-- Records for the exercise follows --
Source: an optimization exercise on an open RTL-to-GDS flow (aim: a short achievable clock period and few clock cycles). Production flows keep margins and buffers that such runs may drop.
Only simulation tests tie the RTL to the original design; equivalence was not proved.

## design/flow/run.sh

```bash
#!/bin/bash
# synth_recipe.tcl (not shown) runs the flow's synth.tcl, then flattens the netlist and writes it again
# the make line also repeats each setting of config.mk as NAME=value (left out here)
make -C /OpenROAD-flow-scripts/flow DESIGN_CONFIG=/design/flow/config.mk WORK_HOME=/design/flow/orfs CLKGATE_MAP_FILE= SYNTH_SCRIPT=/design/flow/synth_recipe.tcl finish
```

## design/flow/constraint.sdc

```tcl
create_clock -name core_clock -period 100.0 [get_ports {clk}]
set_input_delay 20.0000 -clock core_clock [delete_from_list [all_inputs] [get_ports {clk}]]
set_output_delay 20.0000 -clock core_clock [all_outputs]
set_load 0.01 [all_outputs]
```

## design/flow/design.v

```verilog
module modular_square_simple
   #(
     parameter int MOD_LEN = 32
    )
   (
    input logic                   clk,
    input logic                   reset,
    input logic                   start,
    input logic [MOD_LEN-1:0]     sq_in,
    output logic [MOD_LEN-1:0]    sq_out,
    output logic                  valid
   );
   localparam [MOD_LEN-1:0] MODULUS = 32'd3113120051;
   logic [MOD_LEN-1:0]            cur_sq_in;
   logic [MOD_LEN*2-1:0]          squared;
   logic [MOD_LEN-1:0]            sq_out_comb;
   localparam  [3:0]              PIPELINE_DEPTH = 1;
   logic [3:0]                    valid_count;
   logic                          running;
   logic                          valid_next;
   always_ff @(posedge clk) begin
      if(start) begin
         cur_sq_in <= sq_in;
      end else if(valid_next) begin
         cur_sq_in <= sq_out_comb;
      end
   end
   assign sq_out = valid ? cur_sq_in : {MOD_LEN{1'bx}};
   always_ff @(posedge clk) begin
      if(reset) begin
         running        <= 0;
         valid_count    <= 0;
      end else begin
         if(start || valid_next) begin
            running     <= 1;
            valid_count <= 0;
         end else begin
            valid_count <= valid_count + 1;
         end
      end
   end
   assign valid_next = running && (valid_count == PIPELINE_DEPTH-1);
   always_ff @(posedge clk) begin
      valid <= valid_next;
   end
   always_comb begin
      squared     = {{MOD_LEN{1'b0}}, cur_sq_in};
      squared     = squared * squared;
      squared     = squared % {{MOD_LEN{1'b0}}, MODULUS};
      sq_out_comb = squared[MOD_LEN-1:0];
   end
endmodule
```

## design/flow/config.mk

```make
export PLATFORM = sky130hd
export DESIGN_NAME = modular_square_simple
export DESIGN_NICKNAME = modular_square_simple
export VERILOG_FILES = /design/flow/design.v
export SDC_FILE = /design/flow/constraint.sdc
export NUM_CORES = 4
export LEC_CHECK = 0
export CAP_MARGIN = 20
export CORE_MARGIN = 2
export CORE_UTILIZATION = 25
export SLEW_MARGIN = 20
```

==> run summary <==
* Status: timing/DRC/antenna clean
* Hold Buf Count CTS at 0
* Final wirelength at about 430000 µm
* DR WL/cell at approximately 20 µm
* Layout cells sized above 1 at 0.193
* 1st-iter DRT viols at roughly 12000
* Reg-to-Reg Start: cur_sq_in[9]$_DFFE_PP_
* H-Tree Depth at 2
* Post-placement cell area at 126000 µm²
* Met3 WL at around 28000 µm
* Clock Tree Root: clkbuf_16
* Period utilization at 0.849
* Global-route usage over all layers at 0.164
* Design area at 126000 µm²
* Highest routed layer: met4
* Clock latency on the worst-skew pair at a little under 0.3 ns
* Fill cells at roughly 54000
* Reg2Reg Setup Slack at approximately 15 ns
* Unique cell type count in the Yosys netlist at between 200 and 250
* Ys Warns at 1
* Synth Flop Type: edfxtp_1
* CTS sink count at 38
* Area growth, synth to finish at 1.69%
* Post-Syn Area at 124000 µm²
* Initial Utilization at 0.251
* Syn_nets at between 15000 and 20000
* Syn avg cell area at between 7 and 8 µm²
* Critical Path End: cur_sq_in[11]$_DFFE_PP_
* Inserted Clock Buffers at 5
* DP HPWL at ~350000 µm
* Clock tree buffer depth at 2
* CP startpoint kind: register
* Commonest cells post-synth: nand2_1 (1497), inv_1 (1308), nor2_1 (1173), xnor2_1 (954), fa_1 (802)
* First-pass GRT wire length at just under 700000 µm
* Tightest Hold Check Type: reg2reg
* Pre-CTS setup slack at 16.73 ns
* Worst setup EP type: register
* Synth area leaders: fa_1 (13%), xnor2_1 (6.8%), nand2_1 (4.5%), inv_1 (4.0%), nor2_1 (3.6%)
* Max-Cap Viols at 0
* Clock Skew at ~0.0063 ns
* GRT Residual Overflow at 0
* Worst path required time at between 100 and 150 ns
* CTS tree: done
* Final Hold Fails at 0
* Synth area leader: fa_1
* Final slew viol count at 0
* Worst Tran Pin Value at between 1 and 1.5 ns
* Die Y at 707 µm
* IO Pins at 68
* Worst-path fanout max at 70
* Core box area at ~490000 µm²
* Placer Congestion at ~0.94
* Area share of the leading cell type in the synthesized netlist at 0.130
* Largest net degree at the start of global routing at between 70 and 80
* DR WL met2 at just over 200000 µm
* FF-to-FF End: cur_sq_in[11]$_DFFE_PP_
* Critical path's slowest cell: o31ai_2
* Unrepaired setup endpoints after global routing: no
* Remaining DRCs at 0
* Vias per cell at 5.55
* Post-synth EDFFs at 32
* Hold path depth at 1
* # nets final at about 16000
* Die W at between 700 and 800 µm
* Wl on met1 at 190000 µm
* WS Path Type: reg2reg
* Slew Limit Headroom at 0.190
* Core Util, Final at 0.255
* R2R cell count at around 220
* Die footprint at 500000 µm²
* CP max stage delay at about 0.93 ns
* Worst path most repeated cell: buf_4
* Rows at 258
* Final setup slack of the worst path at between 15 and 20 ns
* Setup bufs post-CTS at 0
* Vias in the first global route at between 100k and 150k
* Final antenna-violating net count at 0
* Worst endpoint data arrival time at 84.93 ns
* Yosys reg bits at 38
* Synth Instances at about 15000
* Resize count post-CTS at 0
* Final setup violation count at 0
* Period minus WS final at roughly 85 ns
* Sequential fraction of the synthesis area at 0.00874
* Setup Total Neg Slack at 0 ns
* Initial antenna violation count at 3
* Crit path launch: cur_sq_in[9]$_DFFE_PP_
* Post-route insts no fill at 21510
* Most frequent cell after synthesis: nand2_1
* IO Port Bufs at 67
* Maximum clock frequency at 0.0118 GHz
* Placed cells at roughly 22000
* Pre-Repair DR Iteration Count at 7
* Clk slew on worst S/H paths at approximately 0.060 ns
* Ys async rst share at 0
* Via Count at 119384
## through the flow
stage / hold slack [ns]
5_1_grt: 0.492
3_5_place_dp: 0.461
3_3_place_gp: 0.448
4_1_cts: 0.475
6_report: 0.475
2_1_floorplan: 0.430
## flip-flops by register name (all words and copies together) (netlist names)
| register | flops |
|---|---|
| cur_sq_in | 32 |
| running | 1 |
| valid | 1 |
| valid_count | 4 |
## cell usage in the layout, fill, tap and decap left out, types with 199 or more instances in the layout
cell,count
a21oi_1,692
and2_1,321
fa_1,802
ha_1,297
inv_1,1308
nand2_1,1497
nand3_1,485
nand4_1,199
nor2_1,1173
nor3_1,393
o21ai_0,459
o21ai_1,203
xnor2_1,947
xor2_1,422
## area by class of cell
class                   count  area, µm²  share of cell area
multi-input cells       13413     109000               0.870
well taps                6500       8130              0.0647
inverters                1333       5170              0.0411
repair buffers            217       1790              0.0142
flip-flops and latches     38       1080             0.00860
clock buffers               6        139             0.00110
clock inverters             2       11.3           0.0000896
diodes                      1       2.50           0.0000199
-- Records for the exercise concluded --
_What to produce_
The stretch of entries above that starts with the line containing "Hold Fails at 0" and goes on through the line containing "netlist at 0.130" is to be transcribed exactly, and no other line is to be transcribed.

_Exercise output_
* Final Hold Fails at 0
* Synth area leader: fa_1
* Final slew viol count at 0
* Worst Tran Pin Value at between 1 and 1.5 ns
* Die Y at 707 µm
* IO Pins at 68
* Worst-path fanout max at 70
* Core box area at ~490000 µm²
* Placer Congestion at ~0.94
* Area share of the leading cell type in the synthesized netlist at 0.130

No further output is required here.